I have been meaning to talk a bit about how my CalPers pension works. The formula which will be used to calculate my benefit is:
Salary x Service Credit x Age Multiplier
The number used for "Salary" is the average of my highest 36 months. So each time I get a raise, it takes a full 36 months for the new salary to fully "bake" into the pension calculation. However, each month which goes by means a slightly higher "Salary" number.
The number used for "Service Credit" is my years of service in the CalPers system, calculated out to 3 digits past the decimal point. Every passing day in which I am an active employee increases my service credit slightly.
The number used for "Age Multiplier" is based on my age when I retire. I am in a "2% at 62" plan, which means that at age 62 my Age Multiplier is exactly 2. If I retire before age 62, my Age Multiplier will be less than 2; if I retire past age 62, my Age Multiplier will be more than 2.
I am already vested and am at least 50 years of age, which means that I can retire from CalPers at any time. However, my monthly pension payments will not begin until I reach age 62. I also have the option to forfeit my monthly pension and instead withdraw my contributions plus interest in a lump sum. One reason to consider opting for the lump sum is that because of the WEP (Windfall Elimination Provision), my eventual SS benefits will be reduced by half of the amount of my pension, up to the cap. For 2023, the cap is $557.50, meaning they cannot reduce my SS benefits more than by $557.50. When the time comes, I will have to calculate to determine which option is in my best interest. It seems to be that right now, the lump sum would be more beneficial. However, each passing day tips the scales slightly more in the favor of monthly pension payments.

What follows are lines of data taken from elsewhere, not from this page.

$ cat config.mk
export PLATFORM = sky130hd
export DESIGN_NAME = sprite_render_engine
export DESIGN_NICKNAME = d
export VERILOG_FILES = /design/src/rtl/sprite_render_engine.sv
export SDC_FILE = /design/constraint.sdc
export NUM_CORES = 1
export LEC_CHECK = 0
export ABC_AREA = 0
export BUFFER_PORTS_ARGS = -buffer_cell sky130_fd_sc_hd__buf_2
export CAP_MARGIN = 20
export CORE_MARGIN = 3
export CORE_UTILIZATION = 50
export CTS_BUF_LIST = sky130_fd_sc_hd__clkbuf_16
export DETAILED_ROUTE_END_ITERATION = 16
export PLACE_DENSITY = 0.81
export REMOVE_ABC_BUFFERS = 1
export SYNTH_ARGS = -nofsm -noshare
export SYNTH_HDL_FRONTEND = slang
export SYNTH_SLANG_ARGS = --single-unit
export TNS_END_PERCENT = 30
$ cat constraint.sdc
create_clock -name clock -period 5.3 [get_ports clock]
set_input_delay 0.265 -clock clock [delete_from_list [all_inputs] [get_ports clock]]
set_output_delay 0.265 -clock clock [all_outputs]
set_load 0.01 [all_outputs]
$ cat config.mk
export PLATFORM = sky130hd
export DESIGN_NAME = sdata_rx_flat
export DESIGN_NICKNAME = d
export VERILOG_FILES = /design/src/rtl/sdata_rx_if.sv /design/src/rtl/sdata_rx.sv /design/src/flat_wrapper.sv
export SDC_FILE = /design/constraint.sdc
export NUM_CORES = 1
export LEC_CHECK = 0
export ABC_CLOCK_PERIOD_IN_PS = 1800
export CORE_MARGIN = 8
export CORE_UTILIZATION = 35
export CTS_CLUSTER_DIAMETER = 120
export DETAILED_ROUTE_END_ITERATION = 10
export PLACE_DENSITY_LB_ADDON = 0.12
export SYNTH_ARGS = -nofsm -noshare
export SYNTH_HDL_FRONTEND = slang
export SYNTH_SLANG_ARGS = --single-unit
export TNS_END_PERCENT = 20
$ cat constraint.sdc
create_clock -name clk_cs -period 1.8 [get_ports clk_cs]
set_input_delay 0.36 -clock clk_cs [delete_from_list [all_inputs] [get_ports clk_cs]]
set_output_delay 0.36 -clock clk_cs [all_outputs]
set_load 0.1 [all_outputs]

If I were to retire today, my monthly pension payments would begin at age 62 and would be in the amount of $388.42. I would lose $194.21 in monthly SS benefits as a result. Or, I could opt for the lump sum which is currently 25k and change; there would be no reduction in SS benefits down the road.
If I were to work until age 62, my monthly pension benefit would be:
$5,916 x 11.7 x 2 = $1,384.50
Probably slightly more as I will likely enjoy a few cost of living raises between now and then.
So clearly, not a fortune, but when added to withdrawals from my nest egg and possibly a small monthly SS check, it will be enough to provide for my needs.
I had not wanted to work until age 62, but of course I will do what I need to do. So I just keep calculating, and when I reach the point I can afford to retire, I will know.
April 6th, 2023 at 05:03 am 1680757408
April 9th, 2023 at 09:23 pm 1681075397
Forfeiting your pension completely if you withdraw your contributions and interest is a hefty penalty! This is very different that PSERS (the Pennsylvania teachers retirement system), where, if a teacher withdraws all of his/her contributions & interest, the teacher RETAINS a pension, albeit one that is less than 2/3s what the pension would be without the withdrawal.
Given that you would be forfeiting your employer contributions AND that the evidence indicates that retirees who have guaranteed income sufficient to cover their basic needs are happier than retirees who are equally wealthy but who lack the guaranteed income, I would really think twice before opting for the lump sum. Even if you theoretically could earn more by taking the lump sum and investing it, what is the chance that you would leave that lump sum there to accrue the earnings? If you spend the money, it's not earning.
In retirement, what matters is stability of *income*, not your net worth or how big your "retirement pot" is. Fundamental mindset shift!